→ **What to work on**
Look through the records below for lines containing the string "blended", and report how many there are, nothing else.

→ **The input**
+++
[src/sv/rrf_pkg.sv]
// Package for the rounded rectangle alpha fill engine.
// Holds screen limits, field widths, register codes and the geometry struct.
// No dependencies; every other file of the block imports it.
package rrf_pkg;

   localparam int SCREEN_WIDTH  = 1024;
   localparam int SCREEN_HEIGHT = 768;

   localparam int COORD_W = 12;
   localparam int PIXEL_W = 24;
   localparam int CSR_IDX_W  = 3;
   localparam int CSR_DATA_W = 24;

   // Screen limits in 13 bits so a 4096 limit still fits.
   localparam logic [12:0] SCR_W_LIM = 13'(SCREEN_WIDTH);
   localparam logic [12:0] SCR_H_LIM = 13'(SCREEN_HEIGHT);

   typedef enum logic [CSR_IDX_W-1:0] {
      REG_RECT_LEFT     = 3'd0,
      REG_RECT_TOP      = 3'd1,
      REG_RECT_WIDTH    = 3'd2,
      REG_RECT_HEIGHT   = 3'd3,
      REG_CORNER_RADIUS = 3'd4,
      REG_FILL_COLOR    = 3'd5,
      REG_FILL_ALPHA    = 3'd6
   } csr_idx_type;

   typedef logic signed [15:0] edge_type;

   // Precomputed rectangle edges in screen coordinates.
   typedef struct packed {
      edge_type x_lo;     // left
      edge_type x_hi;     // left + width
      edge_type xb_lo;    // left + r
      edge_type xb_hi;    // left + width - r
      edge_type cx_far;   // left + width - r - 1
      edge_type y_lo;
      edge_type y_hi;
      edge_type yb_lo;
      edge_type yb_hi;
      edge_type cy_far;
   } geom_type;

endpackage

[src/sv/rrf_blend.sv]
// Color path of the fill engine: per channel multiply-add, then divide by 255.
// Depends on rrf_pkg; two register stages that advance on the shared enable.
module rrf_blend import rrf_pkg::*; (
   input  logic               clock,
   input  logic               adv,
   input  logic [PIXEL_W-1:0] dst,
   input  logic [PIXEL_W-1:0] src,
   input  logic [7:0]         alpha,
   output logic [PIXEL_W-1:0] blended
);

   logic [15:0] sum_in [3];
   logic [15:0] sum_ff [3];
   logic [16:0] rnd    [3];
   logic [7:0]  q_in   [3];
   logic [PIXEL_W-1:0] q_ff;
   logic [7:0]  inv_a;

   always_comb begin
      inv_a = 8'd255 - alpha;
      for (int c = 0; c < 3; c++) begin
         sum_in[c] = 16'(src[8*c +: 8]) * 16'(alpha) +
                     16'(dst[8*c +: 8]) * 16'(inv_a);
         // Exact floor(v / 255) for any v up to 255 * 255.
         rnd[c]  = 17'(sum_ff[c]) + 17'd1 + 17'(sum_ff[c][15:8]);
         q_in[c] = rnd[c][15:8];
      end
   end

   always_ff @(posedge clock) begin
      if (adv) begin
         for (int c = 0; c < 3; c++) begin
            sum_ff[c]      <= sum_in[c];
            q_ff[8*c +: 8] <= q_in[c];
         end
      end
   end

   assign blended = q_ff;

endmodule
+++
→ **Finished exercise**
2